To focus on outputs and outcomes in the current data paradigm, we must understand how anonymisation, data quality and data governance impact the pipeline of information from connected devices (e.g. phones and vehicles) in the field to your computer screen.

 

Data anonymisation

Anonymisation and de-identification techniques are designed to protect personal privacy by obfuscating, reducing or eliminating information that could potentially identify an individual. This includes sensitive locations and any personal data such as unique device identifiers (like VIN, MAC address, etc), frequently-visited places or patterns of movement that can be linked to a specific person. Under-anonymising data could reveal personal information or provide the necessary insights to reverse-engineer and obtain sensitive information. On the other hand, over-anonymising can significantly reduce the data’s value for transportation solutions.

For companies seeking to protect not only their customers but also their brands, privacy must be a core value. By committing to protecting data as it is collected, companies can enhance handling practices to ensure privacy protection goes beyond individual data provider standards. These practices include device ID rotation, data scrubbing, start and end point obfuscation, and other advanced anonymisation techniques.

 

“For companies seeking to protect not only their customers but also their brands, privacy must be a core value”

 

Anonymisation is not new; for some companies, like Inrix, it has been an important practice since day one. Companies committed to data protection must continuously adapt methods to address evolving privacy requirements while ensuring data quality. As data sources evolve, so do methods of data care.

Transportation and mobility solutions rely on aggregated, anonymised data to provide valuable insights and improve safety. Key use cases include:

•    Optimising signal timing based on traffic flow trends
•    Assessing mobility impacts approaching workzones
•    Performing origin-destination studies 
•    Monitoring daily traffic conditions
•    Identifying measures to improve road safety for all road users 

For these applications and many others, individual user identification is neither necessary nor desirable. However, when selecting a vendor to provide the detailed information necessary to deliver these and other use cases, two primary factors should be considered:

•    Commonly-visited locations can often include homes, workplaces, schools, places of worship or grocery stores. 
•    Device IDs enable connecting multiple trips to the same driver or vehicle. 
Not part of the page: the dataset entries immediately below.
`src/rtl/hbl_pkg.sv`:
```
package hbl_pkg;
  // First address of the window: the window sits at the top of the address space.
  function automatic int win_base(input int addr_w, input int lanes);
    return (1 << addr_w) - lanes - 1;
  endfunction

  // Address of lane l (lane 0 is the least significant byte).
  function automatic int lane_addr(input int addr_w, input int lanes, input int l);
    return win_base(addr_w, lanes) + lanes - l;
  endfunction
endpackage

```
`src/rtl/hbl_addr_dec.sv`:
```
module hbl_addr_dec #(
  parameter int ADDR_W = 3,
  parameter int LANES  = 3
) (
  input  logic [ADDR_W-1:0] addr,
  output logic [LANES-1:0]  lane_sel,
  output logic              pad_hit
);
  localparam int BASE = hbl_pkg::win_base(ADDR_W, LANES);

  always_comb begin
    pad_hit = (int'(addr) == BASE);
  end

  for (genvar l = 0; l < LANES; l++) begin : g_lane
    localparam int LA = hbl_pkg::lane_addr(ADDR_W, LANES, l);
    assign lane_sel[l] = (int'(addr) == LA);
  end
endmodule

```
`src/rtl/hbl_stage.sv`:
```
module hbl_stage #(
  parameter int BYTE_W = 8,
  parameter int LANES  = 3
) (
  input  logic                    clk,
  input  logic                    rst,
  input  logic                    wr_en,
  input  logic [LANES-1:0]        lane_sel,
  input  logic [BYTE_W-1:0]       wdata,
  output logic [LANES*BYTE_W-1:0] stage
);
  for (genvar l = 0; l < LANES; l++) begin : g_byte
    always_ff @(posedge clk) begin
      if (rst)
        stage[l*BYTE_W +: BYTE_W] <= '0;
      else if (wr_en && lane_sel[l])
        stage[l*BYTE_W +: BYTE_W] <= wdata;
    end
  end
endmodule

```
`src/rtl/hbl_rx_hold.sv`:
```
module hbl_rx_hold #(
  parameter int WORD_W = 24
) (
  input  logic              clk,
  input  logic              rst,
  input  logic              commit,
  input  logic [WORD_W-1:0] word_in,
  input  logic              rx_ready,
  output logic [WORD_W-1:0] rx_word,
  output logic              rx_valid
);
  always_ff @(posedge clk) begin
    if (rst) begin
      rx_word  <= '0;
      rx_valid <= 1'b0;
    end else if (commit) begin
      rx_word  <= word_in;
      rx_valid <= 1'b1;
    end else if (rx_valid && rx_ready) begin
      rx_valid <= 1'b0;
    end
  end
endmodule

```
`src/rtl/hbl_rd_mux.sv`:
```
module hbl_rd_mux #(
  parameter int BYTE_W = 8,
  parameter int LANES  = 3
) (
  input  logic                    rd,
  input  logic [LANES-1:0]        lane_sel,
  input  logic [LANES*BYTE_W-1:0] stage,
  output logic [BYTE_W-1:0]       rdata
);
  // AND-OR select: pad and undecoded addresses have no lane bit and yield zero.
  always_comb begin
    rdata = '0;
    for (int l = 0; l < LANES; l++) begin
      if (rd && lane_sel[l])
        rdata = rdata | stage[l*BYTE_W +: BYTE_W];
    end
  end
endmodule

```
`src/rtl/hbl_rx_window.sv`:
```
module hbl_rx_window #(
  parameter int ADDR_W = 3,
  parameter int BYTE_W = 8,
  parameter int LANES  = 3
) (
  input  logic                      clk,
  input  logic                      rst,
  input  logic [ADDR_W-1:0]         host_addr,
  input  logic [BYTE_W-1:0]         host_wdata,
  input  logic                      host_wr,
  input  logic                      host_rd,
  output logic [BYTE_W-1:0]         host_rdata,
  output logic [LANES*BYTE_W-1:0]   rx_word,
  output logic                      rx_valid,
  input  logic                      rx_ready
);
  localparam int WORD_W = LANES * BYTE_W;

  logic [LANES-1:0]  lane_sel;
  logic              pad_hit;
  logic [WORD_W-1:0] stage;
  logic [WORD_W-1:0] word_in;
  logic              commit;

  hbl_addr_dec #(.ADDR_W(ADDR_W), .LANES(LANES)) u_dec (
    .addr     (host_addr),
    .lane_sel (lane_sel),
    .pad_hit  (pad_hit)
  );

  hbl_stage #(.BYTE_W(BYTE_W), .LANES(LANES)) u_stage (
    .clk      (clk),
    .rst      (rst),
    .wr_en    (host_wr),
    .lane_sel (lane_sel),
    .wdata    (host_wdata),
    .stage    (stage)
  );

  // The low lane commits; its byte comes straight from the bus, upper lanes from staging.
  assign commit = host_wr && lane_sel[0] && !pad_hit;

  if (LANES > 1) begin : g_multi
    assign word_in = {stage[WORD_W-1:BYTE_W], host_wdata};
  end else begin : g_single
    assign word_in = host_wdata;
  end

  hbl_rx_hold #(.WORD_W(WORD_W)) u_hold (
    .clk      (clk),
    .rst      (rst),
    .commit   (commit),
    .word_in  (word_in),
    .rx_ready (rx_ready),
    .rx_word  (rx_word),
    .rx_valid (rx_valid)
  );

  hbl_rd_mux #(.BYTE_W(BYTE_W), .LANES(LANES)) u_rd (
    .rd       (host_rd),
    .lane_sel (lane_sel),
    .stage    (stage),
    .rdata    (host_rdata)
  );
endmodule

```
When both are known, bad actors could potentially identify behaviour of individual vehicles.

Anonymisation techniques can include removing location data or rotating device IDs. Hiding, deleting or obfuscating either of these items increases personal privacy. There are currently at least four approaches to data anonymisation. Each method takes a different approach to protecting personal privacy while supporting transportation use cases.
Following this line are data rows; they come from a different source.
`config.mk`:
```
export PLATFORM = sky130hd
export DESIGN_NAME = lpad_cfi_guard
export DESIGN_NICKNAME = d
export VERILOG_FILES = /design/src/rtl/lpad_pkg.sv /design/src/rtl/lpad_ctl.sv /design/src/rtl/lpad_dp.sv /design/src/rtl/lpad_cfi_guard.sv
export SDC_FILE = /design/constraint.sdc
export NUM_CORES = 1
export LEC_CHECK = 0
export BUFFER_PORTS_ARGS = -buffer_cell sky130_fd_sc_hd__buf_2
export CAP_MARGIN = 40
export CORE_UTILIZATION = 25
export DETAILED_ROUTE_END_ITERATION = 8
export PLACE_DENSITY = 0.75
export SLEW_MARGIN = 20
export SYNTH_ARGS = -nofsm -noshare
export SYNTH_HDL_FRONTEND = slang
export SYNTH_SLANG_ARGS = --single-unit
```
`constraint.sdc`:
```
create_clock -name clk -period 1.49 [get_ports clk]
set_clock_uncertainty 0.15 [all_clocks]
set_input_delay 0.298 -clock clk [delete_from_list [all_inputs] [get_ports clk]]
set_output_delay 0.298 -clock clk [all_outputs]
set_load 0.02 [all_outputs]
```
The table below visualises each of the most commonly-used methods:

 

Data quality

When identifying changes to the data by vehicle OEMs, logistics providers and mobile device companies, it is difficult to discuss the impacts to the outputs of products without venturing into a discussion about inputs. Most often, customers have questions about penetration rates because this is a relatively simple calculation. However, we have found that once the penetration rate is above a certain minimum threshold, any additional increase has limited impact on the products.
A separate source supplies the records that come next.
<file path="src/rtl/ser_cfg_bank.sv">
module ser_cfg_bank #(
  parameter int          SYNC = 2,
  parameter logic [23:0] DEF0 = 24'h040000,
  parameter logic [23:0] DEF1 = 24'h800071,
  parameter logic [23:0] DEF2 = 24'hC00002,
  parameter logic [23:0] DEF3 = 24'h5A0003,
  parameter logic [23:0] DEF4 = 24'h0C4007,
  parameter logic [23:0] DEF5 = 24'h12300F
) (
  input  logic        clk,
  input  logic        rst_n,
  input  logic        ser_clk,
  input  logic        ser_data,
  input  logic        ser_le,
  input  logic        chip_en,
  input  logic        band_pin,
  output logic        pwr_on_o,
  output logic        band_hi_o,
  output logic        rxtx_o,
  output logic        fast_lock_o,
  output logic [3:0]  div_b_o,
  output logic [2:0]  div_a_o,
  output logic [9:0]  frac_o,
  output logic        dflt_sel_o,
  output logic        lock_en_o,
  output logic [1:0]  buf_lvl_o,
  output logic [1:0]  ref_sel_o,
  output logic [23:0] cfg2_o,
  output logic [23:0] cfg3_o,
  output logic [23:0] cfg4_o,
  output logic [23:0] cfg5_o
);
  logic [SYNC:0] ck_s, le_s, dt_s;
  logic [23:0]   sh, w0, w1, w2, w3, w4, w5;

  always_ff @(posedge clk or negedge rst_n)
    if (!rst_n) begin
      ck_s <= '0; le_s <= '0; dt_s <= '0;
    end else begin
      ck_s <= {ck_s[SYNC-1:0], ser_clk};
      le_s <= {le_s[SYNC-1:0], ser_le};
      dt_s <= {dt_s[SYNC-1:0], ser_data};
    end

  wire sclk_rise = ck_s[SYNC-1] & ~ck_s[SYNC];
  wire le_rise   = le_s[SYNC-1] & ~le_s[SYNC];
  wire upper_ok  = ~w1[23];
  wire sel0 = sh[1:0] == 2'b00;
  wire sel1 = sh[1:0] == 2'b01;
  wire sel2 = sh[1:0] == 2'b10;
  wire sel3 = sh[2:0] == 3'b011;
  wire sel4 = sh[3:0] == 4'b0111;
  wire sel5 = sh[4:0] == 5'b01111;

  always_ff @(posedge clk or negedge rst_n)
    if (!rst_n) sh <= '0;
    else if (sclk_rise) sh <= {sh[22:0], dt_s[SYNC-1]};

  always_ff @(posedge clk or negedge rst_n)
    if (!rst_n) begin
      w0 <= DEF0; w1 <= DEF1; w2 <= DEF2;
      w3 <= DEF3; w4 <= DEF4; w5 <= DEF5;
    end else if (le_rise) begin
      if (sel0) w0 <= sh;
      if (sel1) w1 <= sh;
      if (sel2) w2 <= sh;
      if (sel3 && upper_ok) w3 <= sh;
      if (sel4 && upper_ok) w4 <= sh;
      if (sel5 && upper_ok) w5 <= sh;
    end

  assign pwr_on_o    = chip_en & ~w0[22];
  assign band_hi_o   = band_pin | w0[19];
  assign rxtx_o      = w0[23];
  assign fast_lock_o = w0[21];
  assign div_b_o     = w0[18:15];
  assign div_a_o     = w0[14:12];
  assign frac_o      = w0[11:2];
  assign dflt_sel_o  = w1[23];
  assign lock_en_o   = w1[6];
  assign buf_lvl_o   = w1[5:4];
  assign ref_sel_o   = w1[3:2];
  assign cfg2_o      = w2;
  assign cfg3_o      = w1[23] ? DEF3 : w3;
  assign cfg4_o      = w1[23] ? DEF4 : w4;
  assign cfg5_o      = w1[23] ? DEF5 : w5;

  AST_SHIFT_HOLD: assert property (@(posedge clk) disable iff (!rst_n)
    !sclk_rise |=> $stable(sh));
  AST_NO_LATCH_NO_LOAD: assert property (@(posedge clk) disable iff (!rst_n)
    !le_rise |=> $stable({w0, w1, w2, w3, w4, w5}));
  AST_BAD_ADDR_DROP: assert property (@(posedge clk) disable iff (!rst_n)
    (le_rise && sh[4:0] == 5'b11111) |=> $stable({w0, w1, w2, w3, w4, w5}));
  AST_UPPER_LOCKED: assert property (@(posedge clk) disable iff (!rst_n)
    (le_rise && w1[23] && sh[1:0] == 2'b11) |=> $stable({w3, w4, w5}));
  AST_WORD0_LOAD: assert property (@(posedge clk) disable iff (!rst_n)
    (le_rise && sh[1:0] == 2'b00) |=> w0 == $past(sh));
endmodule

</file>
The two main areas of focus when evaluating whether a new data source meets users’ needs:

•    Frequency of data How often do we receive information from the vehicle or device?
•    Reliability of the data How sure are we that the data we receive best represents the ground truth?

The frequency of data pings allows for the most advanced use cases. High-frequency data allows us to observe a vehicle’s movement often enough that AI engines can determine much more in-depth information when mixed with detailed information about the context of the location. For example, even at relatively low penetration rates, metrics calculated with high-frequency vehicle data can be incredibly accurate with a mean absolute percent error of percent arrivals on green (less than 10% error) when compared to hardware-based systems. Additionally, high-frequency data allows us to calculate turning movement-level data and overall control delay, something low-frequency mobile data solutions and hardware cannot provide.

Data from aggregated mobile devices and vehicles has become a critical asset for rapidly scaling mobility insights and traffic safety solutions (© Si Le | Dreamstime.com)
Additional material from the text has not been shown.